**BRIEF**
Pull each line containing "ntog" out of the listing below.

↓

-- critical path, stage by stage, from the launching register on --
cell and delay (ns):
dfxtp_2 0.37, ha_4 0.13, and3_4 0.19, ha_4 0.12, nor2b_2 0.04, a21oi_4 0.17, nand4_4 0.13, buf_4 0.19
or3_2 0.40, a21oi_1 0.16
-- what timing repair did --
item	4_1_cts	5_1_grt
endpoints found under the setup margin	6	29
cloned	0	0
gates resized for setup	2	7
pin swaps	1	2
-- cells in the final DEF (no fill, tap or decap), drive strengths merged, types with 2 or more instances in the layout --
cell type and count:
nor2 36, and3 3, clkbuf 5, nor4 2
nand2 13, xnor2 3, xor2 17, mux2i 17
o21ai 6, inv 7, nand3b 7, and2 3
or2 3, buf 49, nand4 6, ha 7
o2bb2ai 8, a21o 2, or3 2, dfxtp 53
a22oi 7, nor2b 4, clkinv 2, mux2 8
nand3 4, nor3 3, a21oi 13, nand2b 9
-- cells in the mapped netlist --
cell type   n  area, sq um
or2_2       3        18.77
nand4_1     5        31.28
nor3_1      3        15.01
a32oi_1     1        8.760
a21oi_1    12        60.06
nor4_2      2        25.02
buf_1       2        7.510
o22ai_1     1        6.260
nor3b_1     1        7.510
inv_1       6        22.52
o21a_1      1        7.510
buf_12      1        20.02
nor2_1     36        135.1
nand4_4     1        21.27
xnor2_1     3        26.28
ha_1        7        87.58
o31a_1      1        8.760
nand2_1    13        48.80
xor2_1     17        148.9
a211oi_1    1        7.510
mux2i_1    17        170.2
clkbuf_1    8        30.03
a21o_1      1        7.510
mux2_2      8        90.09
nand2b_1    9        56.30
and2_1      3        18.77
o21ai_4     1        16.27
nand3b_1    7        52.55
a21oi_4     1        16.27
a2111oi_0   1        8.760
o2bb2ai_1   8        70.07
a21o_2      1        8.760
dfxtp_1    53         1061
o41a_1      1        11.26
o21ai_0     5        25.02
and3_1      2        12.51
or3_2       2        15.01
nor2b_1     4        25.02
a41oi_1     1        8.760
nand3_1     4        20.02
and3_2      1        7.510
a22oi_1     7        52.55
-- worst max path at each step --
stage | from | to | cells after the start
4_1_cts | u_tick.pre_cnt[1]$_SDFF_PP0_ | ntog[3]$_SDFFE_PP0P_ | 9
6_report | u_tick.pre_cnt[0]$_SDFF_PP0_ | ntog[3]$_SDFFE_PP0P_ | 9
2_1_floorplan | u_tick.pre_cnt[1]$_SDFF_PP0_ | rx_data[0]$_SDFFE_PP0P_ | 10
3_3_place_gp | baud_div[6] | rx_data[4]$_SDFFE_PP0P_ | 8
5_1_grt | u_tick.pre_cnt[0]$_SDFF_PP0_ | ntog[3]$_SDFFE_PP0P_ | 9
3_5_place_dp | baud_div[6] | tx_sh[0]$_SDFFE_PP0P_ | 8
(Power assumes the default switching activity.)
`src/rtl/irq_entry_pkg.sv`:
```
package irq_entry_pkg;
  typedef enum logic [1:0] {
    ST_IDLE,
    ST_WR_HI,
    ST_WR_LO,
    ST_LOAD
  } ent_state_e;

  function automatic logic [8:0] add_odd_par(logic [7:0] c);
    return {~^c, c};
  endfunction

  function automatic logic char_par_ok(logic [8:0] c);
    return ^c;
  endfunction
endpackage

```
`src/rtl/irq_req.sv`:
```
module irq_req #(
  parameter int NLATCH = 8
) (
  input  logic              clk_i,
  input  logic              rst_ni,
  input  logic              mask_we_i,
  input  logic [NLATCH-1:0] mask_i,
  input  logic [NLATCH-1:0] latch_i,
  output logic              req_o
);
  logic [NLATCH-1:0] mask_q;

  always_ff @(posedge clk_i or negedge rst_ni) begin
    if (!rst_ni)        mask_q <= '0;
    else if (mask_we_i) mask_q <= mask_i;
  end

  assign req_o = |(latch_i & mask_q);
endmodule

```
`src/rtl/irq_seq.sv`:
```
module irq_seq
  import irq_entry_pkg::*;
#(
  parameter int WW       = 11,
  parameter int VEC_CHAR = 4,
  parameter int HI_LOC   = 1,
  parameter int LO_LOC   = 2,
  parameter int RET_WORD = 0
) (
  input  logic            clk_i,
  input  logic            rst_ni,
  input  logic            insn_done_i,
  input  logic            req_i,
  input  logic [WW-1:0]   cur_pc_i,
  input  logic [WW-1:0]   next_pc_i,
  output logic            busy_o,
  output logic            mem_we_o,
  output logic [WW+1:0]   mem_addr_o,
  output logic [8:0]      mem_wdata_o,
  output logic            pc_load_o,
  output logic [WW-1:0]   pc_vec_o
);
  localparam int AW       = WW + 2;
  localparam int VEC_WORD = VEC_CHAR / 4;

  ent_state_e  state_q, state_d;
  logic [WW-1:0] ret_q;
  logic        blk_q;
  logic        take;

  assign take = insn_done_i && req_i && !blk_q && (state_q == ST_IDLE);

  always_comb begin
    state_d = state_q;
    unique case (state_q)
      ST_IDLE:  if (take) state_d = ST_WR_HI;
      ST_WR_HI: state_d = ST_WR_LO;
      ST_WR_LO: state_d = ST_LOAD;
      default:  state_d = ST_IDLE;
    endcase
  end

  always_ff @(posedge clk_i or negedge rst_ni) begin
    if (!rst_ni) begin
      state_q <= ST_IDLE;
      ret_q   <= '0;
      blk_q   <= 1'b0;
    end else begin
      state_q <= state_d;
      if (take) begin
        ret_q <= next_pc_i;
        blk_q <= 1'b1;
      end else if (insn_done_i && blk_q && cur_pc_i == WW'(RET_WORD)) begin
        blk_q <= 1'b0;
      end
    end
  end

  always_comb begin
    mem_we_o    = 1'b0;
    mem_addr_o  = '0;
    mem_wdata_o = '0;
    case (state_q)
      ST_WR_HI: begin
        mem_we_o    = 1'b1;
        mem_addr_o  = AW'(HI_LOC);
        mem_wdata_o = add_odd_par(8'(ret_q >> 8));
      end
      ST_WR_LO: begin
        mem_we_o    = 1'b1;
        mem_addr_o  = AW'(LO_LOC);
        mem_wdata_o = add_odd_par(ret_q[7:0]);
      end
      default: ;
    endcase
  end

  assign busy_o    = (state_q != ST_IDLE);
  assign pc_load_o = (state_q == ST_LOAD);
  assign pc_vec_o  = WW'(VEC_WORD);
endmodule

```
`src/rtl/par_chk.sv`:
```
module par_chk
  import irq_entry_pkg::*;
(
  input  logic       clk_i,
  input  logic       rst_ni,
  input  logic       rd_valid_i,
  input  logic [8:0] rd_char_i,
  output logic       perr_o
);
  always_ff @(posedge clk_i or negedge rst_ni) begin
    if (!rst_ni)                                    perr_o <= 1'b0;
    else if (rd_valid_i && !char_par_ok(rd_char_i)) perr_o <= 1'b1;
  end
endmodule

```
`src/rtl/irq_entry_ctrl.sv`:
```
module irq_entry_ctrl #(
  parameter int WW       = 11,
  parameter int NLATCH   = 8,
  parameter int VEC_CHAR = 4,
  parameter int HI_LOC   = 1,
  parameter int LO_LOC   = 2,
  parameter int RET_WORD = 0
) (
  input  logic              clk_i,
  input  logic              rst_ni,
  input  logic              insn_done_i,
  input  logic [WW-1:0]     cur_pc_i,
  input  logic [WW-1:0]     next_pc_i,
  input  logic [NLATCH-1:0] latch_i,
  input  logic              mask_we_i,
  input  logic [NLATCH-1:0] mask_i,
  input  logic              rd_valid_i,
  input  logic [8:0]        rd_char_i,
  output logic              busy_o,
  output logic              mem_we_o,
  output logic [WW+1:0]     mem_addr_o,
  output logic [8:0]        mem_wdata_o,
  output logic              pc_load_o,
  output logic [WW-1:0]     pc_vec_o,
  output logic              perr_o
);
  logic req;

  irq_req #(.NLATCH(NLATCH)) u_req (
    .clk_i     (clk_i),
    .rst_ni    (rst_ni),
    .mask_we_i (mask_we_i),
    .mask_i    (mask_i),
    .latch_i   (latch_i),
    .req_o     (req)
  );

  irq_seq #(
    .WW(WW), .VEC_CHAR(VEC_CHAR), .HI_LOC(HI_LOC), .LO_LOC(LO_LOC), .RET_WORD(RET_WORD)
  ) u_seq (
    .clk_i       (clk_i),
    .rst_ni      (rst_ni),
    .insn_done_i (insn_done_i),
    .req_i       (req),
    .cur_pc_i    (cur_pc_i),
    .next_pc_i   (next_pc_i),
    .busy_o      (busy_o),
    .mem_we_o    (mem_we_o),
    .mem_addr_o  (mem_addr_o),
    .mem_wdata_o (mem_wdata_o),
    .pc_load_o   (pc_load_o),
    .pc_vec_o    (pc_vec_o)
  );

  par_chk u_par (
    .clk_i      (clk_i),
    .rst_ni     (rst_ni),
    .rd_valid_i (rd_valid_i),
    .rd_char_i  (rd_char_i),
    .perr_o     (perr_o)
  );
endmodule

```
`config.mk`:
```
export PLATFORM = sky130hd
export DESIGN_NAME = irq_entry_ctrl
export DESIGN_NICKNAME = d
export VERILOG_FILES = /design/src/rtl/irq_entry_pkg.sv /design/src/rtl/irq_req.sv /design/src/rtl/irq_seq.sv /design/src/rtl/par_chk.sv /design/src/rtl/irq_entry_ctrl.sv
export SDC_FILE = /design/constraint.sdc
export NUM_CORES = 1
export LEC_CHECK = 0
export ABC_AREA = 0
export BUFFER_PORTS_ARGS = -buffer_cell sky130_fd_sc_hd__buf_2
export CAP_MARGIN = 10
export CELL_PAD_IN_SITES_DETAIL_PLACEMENT = 1
export CELL_PAD_IN_SITES_GLOBAL_PLACEMENT = 1
export CORE_UTILIZATION = 29
export CTS_CLUSTER_SIZE = 30
export DETAILED_ROUTE_END_ITERATION = 10
export PLACE_DENSITY_LB_ADDON = 0.05
export SLEW_MARGIN = 20
export SYNTH_ARGS = -nofsm -noshare
export SYNTH_HDL_FRONTEND = slang
export SYNTH_SLANG_ARGS = --single-unit
```
`constraint.sdc`:
```
create_clock -name clk_i -period 1.7 [get_ports clk_i]
set_clock_uncertainty 0.1 [all_clocks]
set_input_delay 0.255 -clock clk_i [delete_from_list [all_inputs] [get_ports clk_i]]
set_output_delay 0.255 -clock clk_i [all_outputs]
set_load 0.01 [all_outputs]
```
==> out/results.txt, run 1 <==
Power Dens Cells: 1500 nW/um^2
Worst r2r dst: u_seq.ret_q[4]
Psw: 1.10 mW
Clk root buf: clkbuf_8
P_int: 1.94 mW
HPWL Detailed: 2680 um
Commonest cells post-synth: 23 x dfrtp_1, 22 x buf_4, 15 x xnor2_1
Number of max-cap violations: 0
Total power: 3.04 mW
DRT iter0 DRCs: 9
Area leader, netlist: dfrtp_1
Critical path class: reg2out
Tmin final: 1.89 ns
Initial antenna violation count: 0
Final hold viol count: 0
Reg2Reg Setup Slack: -0.07 ns
Sink Count: 23
Most frequent cell after synthesis: dfrtp_1
Synth area leaders: dfrtp_1 39%, buf_4 11%, mux2_4 10%
Post-synthesis async set-or-reset flop share: 100%
RSZ-0062 raised after global routing: true
Top layer reached by signal wires: met4
Syn avg cell area: 11.8 um^2
DRT antenna net count: 0
Crit path max-delay family: XOR/XNOR gates
Die height: 73.6 um
TritonCTS clock tree: yes
Syn-to-layout area delta: 36.0%
Final max-slew violation count: 0
Switching Share: 36.2%
Met3 WL post-DR: 209 um
Crit path depth: 6
Crit-path most repeated cell: xnor2_1
Seq/Total Area, Yosys: 38.7%
Detailed-route wire length: 3420 um
Port Buffer Count: 66
CP max stage delay: 0.40 ns
DRT Pass-1 Iters: 3
N_diodes: 0
Status: finished, violations left
Die W: 73.6 um
Area share of the largest cell type after synthesis: 38.7%
Mapped Area: 1490 um^2
Clk pwr share: 11.2%
Leak pwr: 1.03 nW
Clock insertion delay at the later pin of the skew report: 0.27 ns
Violated checks: negative setup slack
WL met2: 1820 um
Critical R2R Launch: u_req.mask_q[4]
Reg2Reg Depth: 6
DR WL/cell: 12.6 um
Die footprint: 5420 um^2
Post-Synthesis Cells: 126
Worst setup endpoint: mem_wdata_o[8]
Critical path, cell by cell: xnor2_1 > xnor2_1 > xnor2_1 > a22oi_1 > nor2b_1 > buf_2
Largest net degree at the start of global routing: 24
GPL Wtd Cong: 0.721
Remaining DRCs: 0
Grt ovf: 0
Rel. slew slack: 64.1%
Setup TNS: -0.835 ns
Vias/cell: 4.17
Hold Path Class: in2reg
Overall Global Routing Usage: 14.4%
Yosys warnings: 0
Worst Tran Pin Value: 0.538 ns
Flop pwr share: 30.4%
Combinational Power Share: 58.4%
Fmax: 528 MHz
Vias: 1129
Nets: 262
Fin crit share: 111%
Vias in the first global route: 1173
Critical path launch point type: register
First-pass GRT wire length: 5760 um
Hold Slack: 0.0845 ns
VDD IR-drop max: 0.473 mV
Worst Path Arrival: 1.54 ns
Critical Path RT: 1.34 ns
Clk pin slew, worst setup/hold paths: 0.09 ns
Worst path bufs/invs: 1
CP endpoint kind: primary output
Post-synth top flop: dfrtp_1
CP max-delay cell: dfrtp_1
H-tree levels: 1
Effective utilization at floorplan: 30.9%
Core Rows: 25
Share of post-route cells with drive strength above 1: 56.9%
Io pins: 89
Clk buf depth: 2
Distinct cells, synth: 25
Final Setup Violations: 12
TritonCTS Buffers: 3
Met1 wire length: 1350 um
Setup WS post-layout: -0.192 ns
Largest fanout on the critical path: 2
Area of the core: 4820 um^2
Worst Setup SP: u_seq.ret_q[3]
#FFs+latches synth: 23
Number of enable flip-flop cells after synthesis: 0
Final core utilization: 42.0%
[area by class of cell]
class                      instances  area, um^2
fill                             585        2790
multi-input combinational         94         842
sequential                        23         577
timing repair buffer              79         459
tap                               67        83.8
clock buffer                       3        41.3
inverter                           4        15.0
clock inverter                     1        5.00
[worst register-to-register path: stages, from the launching register on]
cell,delay (ns)
dfrtp_1,0.38
a22o_1,0.22
a221oi_2,0.23
nand3_2,0.13
nand4b_4,0.17
buf_12,0.14
mux2_4,0.30
[metrics by stage]
stage | cell area (um^2) | setup slack (ns) | instances
after floorplan | 1560 | 0.0408 | 146
after global placement | 1810 | -0.0772 | 258
after detailed placement | 1810 | -0.124 | 258
after CTS | 2010 | -0.221 | 270
after global routing | 2020 | -0.317 | 271
final | 2020 | -0.192 | 271
[cell families (layout without fill, tap and decap cells)]
group           after synthesis  after routing  synth area share (%)
compound gates               11             11                  6.31
xor+xnor                     17             17                  10.0
fa+ha+maj                     5              5                  4.21
buf+inv                      29             87                  14.0
flops                        23             23                  38.7
mux                          20             20                  17.7
other cells                   2             22                 0.505
simple gates                 19             19                  8.66
[registers in the layout (all words and copies together), names as in the netlist]
name           count
u_seq.state_q      2
u_seq.ret_q       11
u_par.perr_o       1
u_req.mask_q       8
u_seq.blk_q        1
[placed cells by master, fill, tap and decap left out, drive strengths merged]
cell,Yosys,routed
mux2,20,20
nand3,2,2
conb,2,22
nor4,3,3
xnor2,15,15
a22o,1,1
nor2,1,1
a22oi,6,6
ha,5,5
nand4b,1,1
xor2,2,2
dfrtp,23,23
nand2,3,3
nor2b,4,4
a21o,1,1
and2,5,5
clkbuf,2,3
a311o,1,1
inv,4,4
clkinv,0,1
a221oi,1,1
dlygate4sd3,0,1
buf,23,78
a31oi,1,1
[routing by layer]
layer | track usage (%) | vias up
li1 | - | 537
met1 | 16.4 | 537
met2 | 26.5 | 51
met3 | 2.61 | 4
met4 | 5.13 | 0
met5 | 0 | -
[what timing repair did]
action | in CTS | in global routing
endpoints found under the setup margin | 22 | 21
hold endpoints to repair | 23 | 0
buffers inserted | 7 | 1
pin swaps | 6 | 1
resized for setup | 13 | 2
hold buffers | 1 | 0
[power by group through the flow]
stage | Combinational (mW) | Sequential (mW) | Clock, mW
2_1_floorplan | 1.12 | 0.868 | 0
6_report | 1.77 | 0.921 | 0.340
4_1_cts | 1.77 | 0.920 | 0.361
3_5_place_dp | 1.50 | 0.919 | 0
5_1_grt | 1.95 | 0.950 | 0.393
3_3_place_gp | 1.46 | 0.902 | 0
[worst min-delay path by stage]
stage                     from               to  slack (ns)  cells past startpoint
finish              rd_valid_i     u_par.perr_o        0.08                      2
global route        rd_valid_i     u_par.perr_o        0.09                      2
CTS                 rd_valid_i     u_par.perr_o        0.08                      2
detailed placement      rst_ni  u_req.mask_q[2]        0.17                      1
global placement        rst_ni  u_req.mask_q[1]        0.16                      1
floorplan               rst_ni     u_par.perr_o       -0.14                      0
No activity file was read; power rests on OpenSTA's default activity.
==> run 2, diff against run 1 <==
==> constraint.sdc (replaced) <==
create_clock -name clk_i -period 1.7 [get_ports clk_i]
set_clock_uncertainty 0.1 [all_clocks]
set_input_delay 0.34 -clock clk_i [delete_from_list [all_inputs] [get_ports clk_i]]
set_output_delay 0.34 -clock clk_i [all_outputs]
set_load 0.01 [all_outputs]
==> run 2 against run 1 <==
  * The flow still finishes with violations (negative setup slack)
  * Core utilization rose by 4.7 points
  * Maximum frequency fell by 3.6%
  * Routed wire length rose by 6.2%
  * Worst hold slack improved by 0.092 ns
  * Power rose by 21%
  * Critical path depth did not move
  * Die area did not move
  * Sequential power rose by 2.4%
  * Global-route usage fell by 0.21 points
  * Critical path type unchanged
  * Highest routed layer unchanged
==> out/results.txt, run 2 (synthesized netlist as in run 1, its figures left out) <==
Status: finished, violations left
Violated checks: negative setup slack
Worst Setup SP: u_seq.ret_q[4]
Dpl ws: -0.242 ns (-0.118 ns)
N_diodes: 0 (unchanged)
Fin crit share: 115% (+4.1 points)
Setup WS post-layout: -0.262 ns (-0.0697 ns)
DRT antenna net count: 0 (unchanged)
Worst Tran Pin Value: 0.541 ns (+0.00315 ns)
First-pass GRT wire length: 5860 um (+1.7%)
HPWL Detailed: 2780 um (+3.7%)
RSZ-0062 raised after global routing: true
Io pins: 89 (unchanged)
Met3 WL post-DR: 212 um (+1.4%)
Final hold viol count: 0 (unchanged)
Critical R2R Launch: u_req.mask_q[4]
Die W: 73.6 um (unchanged)
CP endpoint kind: primary output
Share of post-route cells with drive strength above 1: 65.3% (+8.4 points)
Syn-to-layout area delta: 51.3%
GPL Wtd Cong: 0.712 (-1.2%)
Worst r2r dst: u_seq.ret_q[0]
Crit-path most repeated cell: xnor2_2
Top layer reached by signal wires: met4
DR WL/cell: 12.8 um (+1.7%)
WL met2: 1980 um (+8.9%)
Largest net degree at the start of global routing: 24 (unchanged)
Final core utilization: 46.7% (+4.7 points)
H-tree levels: 1 (unchanged)
Post-Layout Inst Area: 2250 um^2 (+11%)
Crit path depth: 6 (unchanged)
DRT iter0 DRCs: 16 (+7)
Most frequent cells in the layout: 58 x buf_2, 22 x conb_1, 21 x dfrtp_1, 17 x buf_4
Effective utilization at floorplan: 30.9% (unchanged)
Critical path, cell by cell: xnor2_2 > xnor2_2 > xnor2_1 > a22oi_1 > nor2b_1 > buf_2
Leak pwr: 1.14 nW (+10%)
Clk pin slew, worst setup/hold paths: 0.08 ns (about the same)
Total power: 3.66 mW (+21%)
Area of the core: 4820 um^2 (unchanged)
Clock insertion delay at the later pin of the skew report: 0.26 ns (about the same)
Worst setup endpoint: mem_wdata_o[8]
Reg2Reg Depth: 6 (unchanged)
Critical path class: reg2out
Overall Global Routing Usage: 14.1% (-0.21 points)
Largest fanout on the critical path: 2 (unchanged)
Die height: 73.6 um (unchanged)
TritonCTS Buffers: 3 (unchanged)
Port Buffer Count: 66 (unchanged)
Critical Path RT: 1.26 ns (-0.08 ns)
Crit path max-delay family: XOR/XNOR gates
Nets: 274 (+4.6%)
Post-DP Area: 1870 um^2 (+2.9%)
Clk buf depth: 2 (unchanged)
Initial antenna violation count: 0 (unchanged)
Met1 wire length: 1420 um (+4.7%)
Critical path launch point type: register
Die footprint: 5420 um^2 (unchanged)
Worst Path Arrival: 1.52 ns (-0.02 ns)
Clk root buf: clkbuf_8
Largest register by flop count: u_seq.ret_q
DRT Pass-1 Iters: 2 (-1)
Rel. slew slack: 63.9% (-0.21 points)
Regs by FF count: u_seq.ret_q x11, u_req.mask_q x8, u_seq.state_q x2
Grt ovf: 0 (unchanged)
Final Setup Violations: 21 (+9)
Power Dens Cells: 1630 nW/um^2 (+8.4%)
TritonCTS clock tree: yes
Core Rows: 25 (unchanged)
Worst path bufs/invs: 1 (unchanged)
Max reg flops: 11 (unchanged)
Tmin final: 1.96 ns (+0.0697 ns)
Hold Path Class: in2reg
CP max-delay cell: dfrtp_1
Hold Slack: 0.176 ns (+0.0915 ns)
Vias in the first global route: 1249 (+6.5%)
Vias: 1202 (+6.5%)
Most common cell after layout, fill and taps aside: buf_2
Fmax: 510 MHz (-3.6%)
Final max-slew violation count: 0 (unchanged)
Reg2Reg Setup Slack: -0.11 ns (-0.04 ns)
CP max stage delay: 0.42 ns (+0.02 ns)
VDD IR-drop max: 0.574 mV (+21%)
Detailed-route wire length: 3630 um (+6.2%)
Remaining DRCs: 0 (unchanged)
Number of max-cap violations: 0 (unchanged)
Sink Count: 23 (unchanged)
Vias/cell: 4.25 (+2.0%)
[run 2: per-stage QoR]
step | setup TNS, ns | instances
detailed placement | -2.31 | 265
global route | -3.86 | 283
global placement | -1.49 | 265
floorplan | 0 | 146
finish | -1.90 | 283
CTS | -2.34 | 278
[run 2: worst register-to-register path, stage by stage (launching register included)]
cell and delay, ns:
dfrtp_1 0.38, a22o_1 0.23, a221oi_2 0.25, nand3_2 0.13, nand4b_4 0.17, buf_12 0.14
mux2_4 0.30
[run 2: per-layer routing]
layer / global-route usage (%) / vias to the layer above
met4: 4.70 / 0
met2: 26.1 / 49
met1: 16.2 / 589
met3: 2.74 / 2
met5: 0 / -
li1: - / 562
[run 2: layout make-up]
cell class | count | area [um^2]
sequential | 23 | 578
timing repair buffer | 91 | 623
tap | 67 | 83.8
multi-input combinational | 94 | 900
clock buffer | 3 | 41.3
clock inverter | 1 | 5.00
fill | 568 | 2570
inverter | 4 | 20.0
[run 2: worst min-delay path by stage]
stage | start | to | slack (ns) | cells after the start
after global routing | rd_valid_i | u_par.perr_o | 0.19 | 2
after CTS | rd_valid_i | u_par.perr_o | 0.17 | 2
after detailed placement | rst_ni | u_req.mask_q[1] | 0.25 | 1
after global placement | rst_ni | u_req.mask_q[1] | 0.24 | 1
after floorplan | rst_ni | u_par.perr_o | -0.06 | 0
final | rd_valid_i | u_par.perr_o | 0.18 | 2
[run 2: power breakdown]
group | leakage (nW) | total [mW] | internal, mW | switching [mW]
logic | 0.847 | 2.38 | 1.49 | 0.889
clock network | 0.0255 | 0.335 | 0.163 | 0.172
registers | 0.268 | 0.943 | 0.737 | 0.206
total | 1.14 | 3.66 | 2.39 | 1.27
[run 2: repair_timing]
item / in CTS / in global routing
endpoints found under the setup margin: 23 / 24
setup buffers: 8 / 6
pin swaps: 6 / 9
gates cloned: 0 / 0
hold buffers: 1 / 0
resized for setup: 14 / 28
hold endpoints to repair: 23 / 0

↑

**SOLUTION TO THIS EXERCISE**
4_1_cts | u_tick.pre_cnt[1]$_SDFF_PP0_ | ntog[3]$_SDFFE_PP0P_ | 9
6_report | u_tick.pre_cnt[0]$_SDFF_PP0_ | ntog[3]$_SDFFE_PP0P_ | 9
5_1_grt | u_tick.pre_cnt[0]$_SDFF_PP0_ | ntog[3]$_SDFFE_PP0P_ | 9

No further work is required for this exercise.